Most of mankind is trained to seek the opposite and this to the lone adventurer works beautifully in the grand design. So many of the cues would direct people here and there when a lonely path exists here, in plain sight. But in the rush of our modern ways, we brush by these quickly, hardly noticing their quiet invitation to a far more interesting world.
Photo 1: The approach into the Collegiate Peaks from Rt. 162.
Since retiring early two years ago (at 55), I’ve impatiently waited for this chance to immerse myself into a routine of exploring these natural landscapes on foot. So often our world passes by at 60mph when 2.6mph yields so much more of the fine detail of our surroundings.
Photo 2: Brilliant Fall colors on roads leading to St. Elmo’s.
Traveling virtually via Google Earth, I discovered some interesting ruins (The Mary Murphy Mine) and a pretty high-alpine lake and so I went. Leaving well before the sun rose (~ 4:30am), I drove a little over an hour up Rt. 285 until I reached my turn off to the Collegiates; what a dramatic approach!
It was overcast with the sun peeking through, intermittently. With the fall colors in their magnificent peak, the effect was visually arresting. Quickly, I ducked off of the main dirt road and went higher into the mountains, up scarier switchbacks. As the early snows got deeper, the humans became fewer. Yay.
Photo 3: The ruins of the Mary Murphy mine.
Now up at around 10,000 feet, I thought I’d park and hike up the last six miles and 2,000′. Good call (rare, I confess). And up I went in the thick overcast knowing that I’d pass the ghostly Mary Murphy Mines, the creek waters still green from old mine tailings and now deep into the dark and foreboding forests.
Isn’t this where Hansel and Gretel had become lost?
And higher up I hiked and now the trail was getting steeper and then the faint noise of Jeeps slowly crawling up this insane road grew louder. Young guys in an open Wrangler. Looked desperately cold. Who, in their group planned this brilliant adventure? Saw them later up at 12,000′, when the snows were blowing horizontally. Now really unhappy, one turned to ask, chattering, “Dude, how far are you going in this weather?” I smiled and we talked a while before they continued down the rutted downs, Jeeps bouncing along, one by one.
Photo 4: An old mining cabin below the Mary Murphy mine.
Then two hunters in camo following each other also crawling up the rocky terrain, this time in open ATVs. But they were experienced and properly dressed and they asked if I needed help. “No. I’m good.”, I responded, assuring that I was in my element. Tough looking chaps, but with warm expressions and they disappeared up and into the thick fog. Soon, their engines faded and I was back alone in my quiet mountain paradise, feeling alive and energized.

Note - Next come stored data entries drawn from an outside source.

**config.mk**
```make
export PLATFORM = sky130hd
export DESIGN_NAME = mul_div_unit
export DESIGN_NICKNAME = d
export VERILOG_FILES = /design/src/rtl/mul_div_unit.sv
export SDC_FILE = /design/constraint.sdc
export NUM_CORES = 1
export LEC_CHECK = 0
export BUFFER_PORTS_ARGS = -buffer_cell sky130_fd_sc_hd__clkbuf_2
export CORE_MARGIN = 3
export CORE_UTILIZATION = 35
export DETAILED_ROUTE_END_ITERATION = 10
export HOLD_SLACK_MARGIN = 0.08
export PLACE_DENSITY = 0.57
export SYNTH_ARGS = -nofsm -noshare
export SYNTH_HDL_FRONTEND = slang
export SYNTH_SLANG_ARGS = --single-unit
```
**constraint.sdc**
```tcl
create_clock -name clock -period 7.9 [get_ports clock]
set_clock_uncertainty 0.2 [all_clocks]
set_input_delay 0.79 -clock clock [delete_from_list [all_inputs] [get_ports clock]]
set_output_delay 0.79 -clock clock [all_outputs]
set_load 0.02 [all_outputs]
```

Then, as the last of the steep portion of the trail leveled-out, I could sense the presence of the lakes. Obscured by dense fog, I followed the serpentine path that faded into obscurity. There, like an infinity pool over to the valley below, the strong winds blasted up and over the lip and across the waters, white caps dancing like a whip, the lake at last revealing herself.
I was all alone.
Now I was feeling colder and knew that it was time to come down. A couple of hours later, I found my trusty adventure vehicle and came back into civilization, turning left for a quick detour into the old mining town of St. Elmo’s. I hoped that a large cup of hot coffee would be waiting for me at the country store on Main Street.
Photo 5: Main Street – St. Elmo’s; an old mining town with a dwindling population.

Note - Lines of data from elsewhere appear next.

$ cat config.mk
export PLATFORM = sky130hd
export DESIGN_NAME = fetch_decode_buf_flat
export DESIGN_NICKNAME = d
export VERILOG_FILES = /design/src/rtl/fetch_decode_buf_if.sv /design/src/rtl/fetch_decode_buf.sv /design/src/flat_wrapper.sv
export SDC_FILE = /design/constraint.sdc
export NUM_CORES = 1
export LEC_CHECK = 0
export CORE_MARGIN = 10
export CORE_UTILIZATION = 35
export DETAILED_ROUTE_END_ITERATION = 16
export GPL_TIMING_DRIVEN = 0
export HOLD_SLACK_MARGIN = 0.12
export PLACE_DENSITY_LB_ADDON = 0.2
export SLEW_MARGIN = 5
export SYNTH_ARGS = -nofsm -noshare
export SYNTH_HDL_FRONTEND = slang
export SYNTH_SLANG_ARGS = --single-unit
$ cat constraint.sdc
create_clock -name clk -period 5.4 [get_ports clk]
set_clock_uncertainty 0.2 [all_clocks]
set_input_delay 0.81 -clock clk [delete_from_list [all_inputs] [get_ports clk]]
set_output_delay 0.81 -clock clk [all_outputs]
set_load 0.1 [all_outputs]
$ cat src/rtl/fetch_decode_buf_if.sv
// -----------------------------------------------------------------------------
// fetch_decode_buf_if
// Handshake/bus bundle between fetch, the fetch-to-decode buffer and decode.
//   Fetch side  : instrF, incPCF, instrValidF, branchInstF, errF -> buffer
//                 readyF                                         <- buffer
//   Decode side : stallD, flush                                  -> buffer
//                 instrD, incPCD, validD, branchInstD, errD      <- buffer
//   Status      : count (occupancy, $clog2(DEPTH)+1 bits)        <- buffer
// Modports: master = fetch/decode environment, slave = the buffer.
// -----------------------------------------------------------------------------
interface fetch_decode_buf_if #(
    parameter int unsigned DEPTH = 2
);
    localparam int unsigned CNT_W = $clog2(DEPTH) + 1;

    logic [15:0]      instrF;
    logic [15:0]      incPCF;
    logic             instrValidF;
    logic             branchInstF;
    logic             errF;
    logic             readyF;
    logic             stallD;
    logic             flush;
    logic [15:0]      instrD;
    logic [15:0]      incPCD;
    logic             validD;
    logic             branchInstD;
    logic             errD;
    logic [CNT_W-1:0] count;

    modport master (
        output instrF, incPCF, instrValidF, branchInstF, errF, stallD, flush,
        input  readyF, instrD, incPCD, validD, branchInstD, errD, count
    );

    modport slave (
        input  instrF, incPCF, instrValidF, branchInstF, errF, stallD, flush,
        output readyF, instrD, incPCD, validD, branchInstD, errD, count
    );
endinterface

$ cat src/rtl/fetch_decode_buf.sv
// -----------------------------------------------------------------------------
// fetch_decode_buf
// Small FIFO between fetch and decode. Each entry carries instruction, PC+2,
// branch flag and fetch error; fields of one word always travel together.
// readyF comes from the registered occupancy only, so decode stalls never
// reach fetch combinationally. flush empties the buffer (wrong-path squash).
// When empty, decode sees NOP_INSTR with validD=0 and all other fields zero.
//
// Ports:
//   clk  - rising-edge clock
//   rst  - asynchronous active-low reset
//   bus  - fetch_decode_buf_if.slave (fetch, decode and status signals)
//
// Parameters:
//   DEPTH     - number of entries (power of 2, >= 2)
//   NOP_INSTR - instruction presented when no valid word is at the head
//
// Build option:
//   FDBUF_BYPASS_EN - when defined, an incoming word offered to an empty
//   buffer (and no flush) is shown to decode in the same cycle; if decode
//   takes it, it is never written, otherwise it is stored as usual.
// -----------------------------------------------------------------------------
module fetch_decode_buf #(
    parameter int unsigned DEPTH     = 2,
    parameter logic [15:0] NOP_INSTR = 16'h0800
) (
    input logic              clk,
    input logic              rst,
    fetch_decode_buf_if.slave bus
);
    localparam int unsigned PTR_W = $clog2(DEPTH);
    localparam int unsigned CNT_W = $clog2(DEPTH) + 1;

    typedef struct packed {
        logic [15:0] instr;
        logic [15:0] pc;
        logic        br;
        logic        err;
    } entry_t;

    entry_t           mem_q [DEPTH];
    logic [PTR_W-1:0] wr_ptr_q, wr_ptr_d;
    logic [PTR_W-1:0] rd_ptr_q, rd_ptr_d;
    logic [CNT_W-1:0] count_q,  count_d;

    entry_t in_word;
    entry_t head;
    entry_t out_word;
    logic   not_empty;
    logic   ready;
    logic   valid_out;
    logic   bypass;
    logic   push;
    logic   pop;
    logic   wr_en;
    logic   rd_adv;

    assign in_word = '{instr: bus.instrF, pc: bus.incPCF,
                       br: bus.branchInstF, err: bus.errF};

    always_comb begin
        head      = mem_q[rd_ptr_q];
        not_empty = (count_q != '0);
        ready     = (count_q != CNT_W'(DEPTH));

`ifdef FDBUF_BYPASS_EN
        bypass = ~not_empty & bus.instrValidF & ~bus.flush;
`else
        bypass = 1'b0;
`endif

        out_word  = '{instr: NOP_INSTR, pc: '0, br: 1'b0, err: 1'b0};
        valid_out = 1'b0;
        if (bypass) begin
            out_word  = in_word;
            valid_out = 1'b1;
        end else if (not_empty) begin
            out_word  = head;
            valid_out = 1'b1;
        end

        push = bus.instrValidF & ready & ~bus.flush;
        pop  = valid_out & ~bus.stallD & ~bus.flush;

        // A bypassed word consumed by decode is never stored; a stalled one is.
        wr_en  = push & ~(bypass & ~bus.stallD);
        rd_adv = pop & not_empty;

        wr_ptr_d = wr_ptr_q;
        rd_ptr_d = rd_ptr_q;
        count_d  = count_q;
        if (bus.flush) begin
            wr_ptr_d = '0;
            rd_ptr_d = '0;
            count_d  = '0;
        end else begin
            if (wr_en)  wr_ptr_d = wr_ptr_q + PTR_W'(1);
            if (rd_adv) rd_ptr_d = rd_ptr_q + PTR_W'(1);
            case ({wr_en, rd_adv})
                2'b10:   count_d = count_q + CNT_W'(1);
                2'b01:   count_d = count_q - CNT_W'(1);
                default: count_d = count_q;
            endcase
        end
    end

    always_ff @(posedge clk or negedge rst) begin
        if (!rst) begin
            wr_ptr_q <= '0;
            rd_ptr_q <= '0;
            count_q  <= '0;
        end else begin
            wr_ptr_q <= wr_ptr_d;
            rd_ptr_q <= rd_ptr_d;
            count_q  <= count_d;
        end
    end

    // Storage is not reset; the write is held off while reset is asserted.
    always_ff @(posedge clk) begin
        if (rst && wr_en) begin
            mem_q[wr_ptr_q] <= in_word;
        end
    end

    assign bus.readyF      = ready;
    assign bus.instrD      = out_word.instr;
    assign bus.incPCD      = out_word.pc;
    assign bus.branchInstD = out_word.br;
    assign bus.errD        = out_word.err;
    assign bus.validD      = valid_out;
    assign bus.count       = count_q;
endmodule

$ cat src/flat_wrapper.sv
// flat-port wrapper written by rule: the top's interface ports become plain ports
module fetch_decode_buf_flat 
#(
    parameter int unsigned DEPTH     = 2,
    parameter logic [15:0] NOP_INSTR = 16'h0800
)
  (clk, rst, bus_instrF, bus_incPCF, bus_instrValidF, bus_branchInstF, bus_errF, bus_stallD, bus_flush, bus_readyF, bus_instrD, bus_incPCD, bus_validD, bus_branchInstD, bus_errD, bus_count);
  fetch_decode_buf_if #(.DEPTH(DEPTH)) bus_i ();
  input logic clk;
  input logic rst;
  input wire logic [$bits(bus_i.instrF)-1:0] bus_instrF;
  input wire logic [$bits(bus_i.incPCF)-1:0] bus_incPCF;
  input wire logic [$bits(bus_i.instrValidF)-1:0] bus_instrValidF;
  input wire logic [$bits(bus_i.branchInstF)-1:0] bus_branchInstF;
  input wire logic [$bits(bus_i.errF)-1:0] bus_errF;
  input wire logic [$bits(bus_i.stallD)-1:0] bus_stallD;
  input wire logic [$bits(bus_i.flush)-1:0] bus_flush;
  output wire logic [$bits(bus_i.readyF)-1:0] bus_readyF;
  output wire logic [$bits(bus_i.instrD)-1:0] bus_instrD;
  output wire logic [$bits(bus_i.incPCD)-1:0] bus_incPCD;
  output wire logic [$bits(bus_i.validD)-1:0] bus_validD;
  output wire logic [$bits(bus_i.branchInstD)-1:0] bus_branchInstD;
  output wire logic [$bits(bus_i.errD)-1:0] bus_errD;
  output wire logic [$bits(bus_i.count)-1:0] bus_count;
  assign bus_i.instrF = bus_instrF;
  assign bus_i.incPCF = bus_incPCF;
  assign bus_i.instrValidF = bus_instrValidF;
  assign bus_i.branchInstF = bus_branchInstF;
  assign bus_i.errF = bus_errF;
  assign bus_i.stallD = bus_stallD;
  assign bus_i.flush = bus_flush;
  assign bus_readyF = bus_i.readyF;
  assign bus_instrD = bus_i.instrD;
  assign bus_incPCD = bus_i.incPCD;
  assign bus_validD = bus_i.validD;
  assign bus_branchInstD = bus_i.branchInstD;
  assign bus_errD = bus_i.errD;
  assign bus_count = bus_i.count;
  fetch_decode_buf #(.DEPTH(DEPTH), .NOP_INSTR(NOP_INSTR)) u_core (.clk(clk), .rst(rst), .bus(bus_i));
endmodule
==> impl_results.md, run 1 <==
* Crit-path max FO at 10
* Synth top area cells: edfxtp_1 (73%), mux2i_1 (12%), nor2_1 (4.7%)
* DR iter-0 viols at 39
* LEAKAGE at 0.00131 uW
* Max-cap check violation count at 0
* Switching power at 401 uW
* Post-synth top area share at 73.2%
* Power share of the sequential group at 46.7%
* Die Span X at 109 microns
* Worst R2R Setup Slack at 3130 ps
* Place WS at 2170 ps
* Post-route ant nets at 0
* CTS H-Tree Depth at 3
* Io pins at 77
* Post-CTS sizing at 0
* First-pass GRT wire length at 9380 microns
* Max IR drop VDD at 0.153 mV
* Crit. End Element: primary output
* Main combinational cell family by area after synthesis: multiplexers
* Slew HR at 33.9%
* Synth Area in Simple Gates at 7.40%
* Yosys cell types at 20
* Post-CTS setup buffers at 0
* Hold slack at 464 ps
* Die area at 0.0119 sq mm
* DP HPWL at 4340 microns
* Placed Instance Area at 0.00375 sq mm
* CTS hold repair buffers at 0
* EDFF count, synth at 68
* Mapped Cells at 171
* Achievable frequency at 0.280 GHz
* Worst path setup slack after routing at 1820 ps
* Final hold violations at 0
* Layout Nets at 299
* Clock transition at path regs at 70 ps
* Mux cell area share after synthesis at 12.6%
* Unrepaired setup endpoints after global routing: false
* TritonRoute pass-1 iters at 4
* Share of layout cells above drive strength 1 at 10.2%
* Num Clock Sinks at 72
* Final instance area at 0.00395 sq mm
* Syn avg cell area at 16.3 sq um
* Total grt overflow at 0
* Crit path from: u_core.rd_ptr_q$_DFFE_PN0P_
* Initial antenna violation count at 0
* Critical path endpoint: bus_incPCD[1]
* Die height at 109 microns
* Pin count of the biggest net entering global routing at 21
* CP arrival at 2570 ps
* Final Cycle Share at 66.3%
* Root Buffer: clkbuf_8
* Cell with the most instances after synthesis: edfxtp_1
* Area share of fa/ha/maj cells after synthesis at 0%
* Startpoint Class: register
* Internal at 947 uW
* Ys Warns at 0
* Average wire per standard cell at 16.3 microns
* Tightest Pin Transition at 988 ps
* CP Data Required Time at 4390 ps
* Pwr/cell area at 341 mW/mm^2
* Antenna diodes at 0
* Post-synth ARST share at 5.56%
* Num CTS Buffers at 9
* Setup Crit Path Kind: register to primary output
* Mapped Area at 0.00279 sq mm
* R2r endpoint: u_core.mem_q[1][13]$_DFFE_PP_
* Total Wirelength at 6000 microns
* Hold Crit Class: register to register
* Sw Ratio at 29.8%
* Primary FF master, synth: edfxtp_1
* Post-synthesis net count at 210
* DR vias/cell at 4.53
* Final TNS setup at 0 ps
* I/O Buffers at 76
* Non-Filler Instances at 367
* Min Tclk post-route at 3580 ps
* Synth area leader: edfxtp_1
* Worst skew pair latency at 330 ps
* Post-Place Cells at 351
* Clock power frac at 31.5%
* CTS tree: done
* Number of global-route vias before repair at 1794
* Synth-to-Final Area Change at 41.6%
* Status: finished clean
* Synth top cells by count: edfxtp_1 (68), nor2_1 (35), mux2i_1 (34)
* Clock Path Buffers at 2
* Register-to-Register Path Depth at 4
* Final setup fails at 0
* Vias at 1663
* Synth Area in Compound Gates at 1.48%
* Sequential area share after synthesis at 76.7%
* Core Area at 0.00773 sq mm
* Total track usage at 10.3%
* Gpl congestion at 0.730
* DRC at 0
* Combinational Power Share at 21.9%
* Flops & latches, synth at 72
* Final slew viol count at 0
* RR Startpoint: u_core.bus.count[0]$_DFFE_PN0P_
* Xor/xnor share of the synthesized area at 0%
* Rows at 32
* Starting Density at 36.1%
## worst max-delay path, stage by stage, from the launching register on
cell and delay (ps):
dfrtp_1 320, buf_2 230, buf_4 270, mux2i_1 110
nor2_1 130, clkdlybuf4s50_1 1160
## state kept, by name, indices dropped and copies added, names as in the netlist
signal,flops
u_core.rd_ptr_q,1
u_core.mem_q,68
u_core.wr_ptr_q,1
u_core.bus.count,2
## layout make-up
| cell class | count | area [sq um] |
|---|---|---|
| Multi-Input combinational cell | 90 | 614 |
| Clock buffer | 13 | 159 |
| Buffer | 7 | 42.5 |
| Clock inverter | 3 | 42.5 |
| Sequential cell | 72 | 2140 |
| Inverter | 2 | 7.51 |
| Timing Repair Buffer | 78 | 816 |
| Tap cell | 102 | 128 |
| Fill cell | 673 | 3780 |
## cell families (layout without fill, tap and decap cells)
family          Yosys count  after routing
buf+inv                   9            103
flops                    72             72
compound gates            7              7
simple gates             48             48
mux                      35             35
## routing by layer
layer  routed length [microns]  part of all wire [%]  global-route usage [%]
met5                         0                     0                       0
met4                        99                   1.7                    4.74
met3                       412                   6.9                    3.74
met2                      3000                    50                    17.0
met1                      2480                    41                    11.7
## metrics by stage
stage	utilization (%)	power (uW)
after detailed placement	48.5	940
after floorplan	-	847
after global placement	47.6	935
after global routing	51.1	1400
after CTS	51.1	1360
final	51.1	1350
## how the worst min path moves through the flow
stage | startpoint | end | cells past startpoint
after floorplan | rst | u_core.bus.count[0]$_DFFE_PN0P_ | 0
after global placement | u_core.wr_ptr_q$_DFFE_PN0P_ | u_core.wr_ptr_q$_DFFE_PN0P_ | 3
after detailed placement | u_core.bus.count[0]$_DFFE_PN0P_ | u_core.bus.count[0]$_DFFE_PN0P_ | 2
after CTS | u_core.bus.count[0]$_DFFE_PN0P_ | u_core.bus.count[0]$_DFFE_PN0P_ | 2
after global routing | rst | u_core.rd_ptr_q$_DFFE_PN0P_ | 1
final | u_core.bus.count[0]$_DFFE_PN0P_ | u_core.bus.count[1]$_DFFE_PN0P_ | 2
## cell usage in the layout (no fill, tap or decap), types with 3 or more instances in the layout
master,count
nor2_1,33
buf_4,3
a21oi_1,3
edfxtp_1,68
buf_2,4
dfrtp_1,4
mux2i_1,34
nand2_1,3
clkdlybuf4s50_1,76
clkbuf_8,11
nand2b_1,3
## power by group through the flow
stage	combinational [uW]	clock (uW)	sequential (uW)
after floorplan	199	0	648
final	295	424	629
after CTS	299	435	629
after global routing	308	461	630
after detailed placement	298	0	642
after global placement	293	0	642
(Power assumes the default switching activity.)
==> run 2: changes to the inputs <==
==> constraint.sdc (replaced) <==
create_clock -name clk -period 3.4 [get_ports clk]
set_clock_uncertainty 0.2 [all_clocks]
set_input_delay 0.51 -clock clk [delete_from_list [all_inputs] [get_ports clk]]
set_output_delay 0.51 -clock clk [all_outputs]
set_load 0.1 [all_outputs]
==> run 2 against run 1 <==
Compared with the run above: routed wire length down 1.4%; global-route usage down 0.33 points; non-clock buffer count down 2; count of clock-buffer cells in the layout down 3; sequential power up 59%; sequential share of layout area up 1.1 points; worst setup slack worse by 1700 ps; sequential cell count unchanged; via count down 0.24%; largest cell class unchanged.
==> impl_results.md, run 2 (synthesis gave the netlist of run 1 again) <==
* Starting Density at 36.1%
* Hold Crit Class: input pin to async pin
* Cells along the critical path: buf_2 > buf_4 > mux2i_1 > nor2_1 > clkdlybuf4s50_1
* Pin count of the biggest net entering global routing at 35
* Hold slack at 210 ps
* CTS H-Tree Depth at 3
* Initial antenna violation count at 0
* Worst path slowest cell: clkdlybuf4s50_1
* TritonRoute pass-1 iters at 4
* Slew HR at 29.7%
* Busiest layer in global routing: met2
* CP top delay family: buffers and inverters
* Final Cycle Share at 95.4%
* Crit path from: u_core.rd_ptr_q$_DFFE_PN0P_
* Share of layout cells above drive strength 1 at 8.75%
* Rows at 32
* LEAKAGE at 0.00128 uW
* Crit. End Element: primary output
* Total Wirelength at 5910 microns
* DP HPWL at 4060 microns
* RR Startpoint: u_core.bus.count[0]$_DFFE_PN0P_
* Met1 Use GR at 11.1%
* Final slew viol count at 0
* Max IR drop VDD at 0.251 mV
* Largest register FFs at 68
* Root Buffer: clkbuf_8
* Tightest Pin Transition at 1050 ps
* CTS tree: done
* Post-route ant nets at 0
* Final hold violations at 0
* Pwr/cell area at 536 mW/mm^2
* Most common cell after layout, fill and taps aside: clkdlybuf4s50_1
* Average wire per standard cell at 16.2 microns
* Status: finished clean
* Num Clock Sinks at 72
* Die area at 0.0119 sq mm
* Commonest non-fill, non-tap cells in the layout: clkdlybuf4s50_1 (76), edfxtp_1 (68), mux2i_1 (34), nor2_1 (33), clkbuf_8 (9)
* Num CTS Buffers at 9
* Post-CTS setup buffers at 0
* Unrepaired setup endpoints after global routing: false
* CTS hold repair buffers at 0
* Number of global-route vias before repair at 1756
* Layout Nets at 297
* CP arrival at 2530 ps
* Final setup fails at 0
* Synth-to-Final Area Change at 38.8%
* Vias at 1659
* Total grt overflow at 0
* Die Span X at 109 microns
* Met3 Usage GRT at 4.33%
* DR iter-0 viols at 46
* WP buf/inv at 3
* Final TNS setup at 0 ps
* Post-CTS sizing at 0
* Setup Crit Path Kind: register to primary output
* DR vias/cell at 4.55
* Clock transition at path regs at 70 ps
* Worst path max stage delay at 1150 ps
* Die height at 109 microns
* I/O Buffers at 76
* Io pins at 77
* Clock Path Buffers at 2
* Antenna diodes at 0
* Core Area at 0.00773 sq mm
* Crit-path max FO at 10
* Max-cap check violation count at 0
* CP Data Required Time at 2690 ps
* Met2 usage at 15.9%
* Startpoint Class: register
* Achievable frequency at 0.308 GHz
* DRC at 0
* Most flops, register: u_core.mem_q
* Min Tclk post-route at 3240 ps
* Worst skew pair latency at 330 ps
* Total track usage at 9.96%
* Fill cell count at 675
* Gpl congestion at 0.704
* First-pass GRT wire length at 8970 microns
run 2: where the power goes:
| group | switching [uW] | internal [uW] | leakage (uW) | total (uW) |
|---|---|---|---|---|
| Clock | 283 | 328 | 0.0000902 | 611 |
| Sequential | 7.34 | 993 | 0.000671 | 1000 |
| Combinational | 335 | 130 | 0.000516 | 464 |
| Total | 625 | 1450 | 0.00128 | 2080 |
run 2: worst reg2reg max path, delay by kind of cell (launching register included):
family           cells  cell delay, ps
and+or+nand+nor      3            1300
DFF                  1             450
run 2: stage by stage:
| stage | setup slack (ps) | util [%] | power, uW | instances | instance area, sq um |
|---|---|---|---|---|---|
| after floorplan | 31.3 | - | 1350 | 171 | 2810 |
| after global placement | 465 | 47.8 | 1490 | 349 | 3700 |
| after detailed placement | 472 | 47.8 | 1490 | 349 | 3700 |
| after CTS | 99.1 | 50.1 | 2100 | 365 | 3870 |
| after global routing | 5.27 | 50.1 | 2160 | 365 | 3870 |
| final | 157 | 50.1 | 2080 | 365 | 3870 |
run 2: final timing paths:
path / to / slack, ps / depth (start not counted)
max: bus_instrD[9] / 160 / 5
min: u_core.bus.count[1]$_DFFE_PN0P_ / 210 / 1
max reg2reg: u_core.mem_q[0][31]$_DFFE_PP_ / 1050 / 3
min reg2reg: u_core.bus.count[0]$_DFFE_PN0P_ / 450 / 2
max in group asynchronous: u_core.rd_ptr_q$_DFFE_PN0P_ / 2580 / 1
min in group clk: u_core.bus.count[0]$_DFFE_PN0P_ / 450 / 2
run 2: routing by layer:
metal	vias to the layer above	part of all wire (%)
li1	807	-
met1	788	40
met2	52	49
met3	12	8.5
met4	0	2.1
met5	-	0
run 2: layout make-up:
cell class / instances / area [sq um] / area share, %
tap: 102 / 128 / 3.29
buffer: 7 / 42.5 / 1.10
clock buffer: 10 / 128 / 3.29
inverter: 2 / 7.51 / 0.194
multi-input combinational: 90 / 617 / 15.9
sequential: 72 / 2140 / 55.3
timing repair buffer: 76 / 761 / 19.6
clock inverter: 6 / 50.0 / 1.29
==> run 3: changes to the inputs <==
--- a/config.mk
+++ b/config.mk
@@ -5,8 +5,10 @@
 export SDC_FILE = /design/constraint.sdc
 export NUM_CORES = 1
 export LEC_CHECK = 0
-export CORE_MARGIN = 10
+export CAP_MARGIN = 20
+export CORE_MARGIN = 2
 export CORE_UTILIZATION = 35
+export CTS_CLUSTER_DIAMETER = 50
 export DETAILED_ROUTE_END_ITERATION = 16
 export GPL_TIMING_DRIVEN = 0
 export HOLD_SLACK_MARGIN = 0.12
==> run 3 against run 2 <==
Compared with the run above: die area down 27%; worst hold slack worse by 0.58 ps; largest power group unchanged; count of clock-buffer cells in the layout unchanged; sequential share of layout area up 0.22 points.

Sitting on a log bench, I watched a little girl feeding the happy chipmunks. The coffee and her smile warmed my core. And just as I was getting ready to drive back home, there they came, one by one, a column of restored WWII Willies Jeeps!
Photo 6: A fine collection of restored Willies Jeeps; parked alongside on Main Street of St. Elmo’s.
The easy thing would have been to pass the overcast day at home. But, this was much more interesting!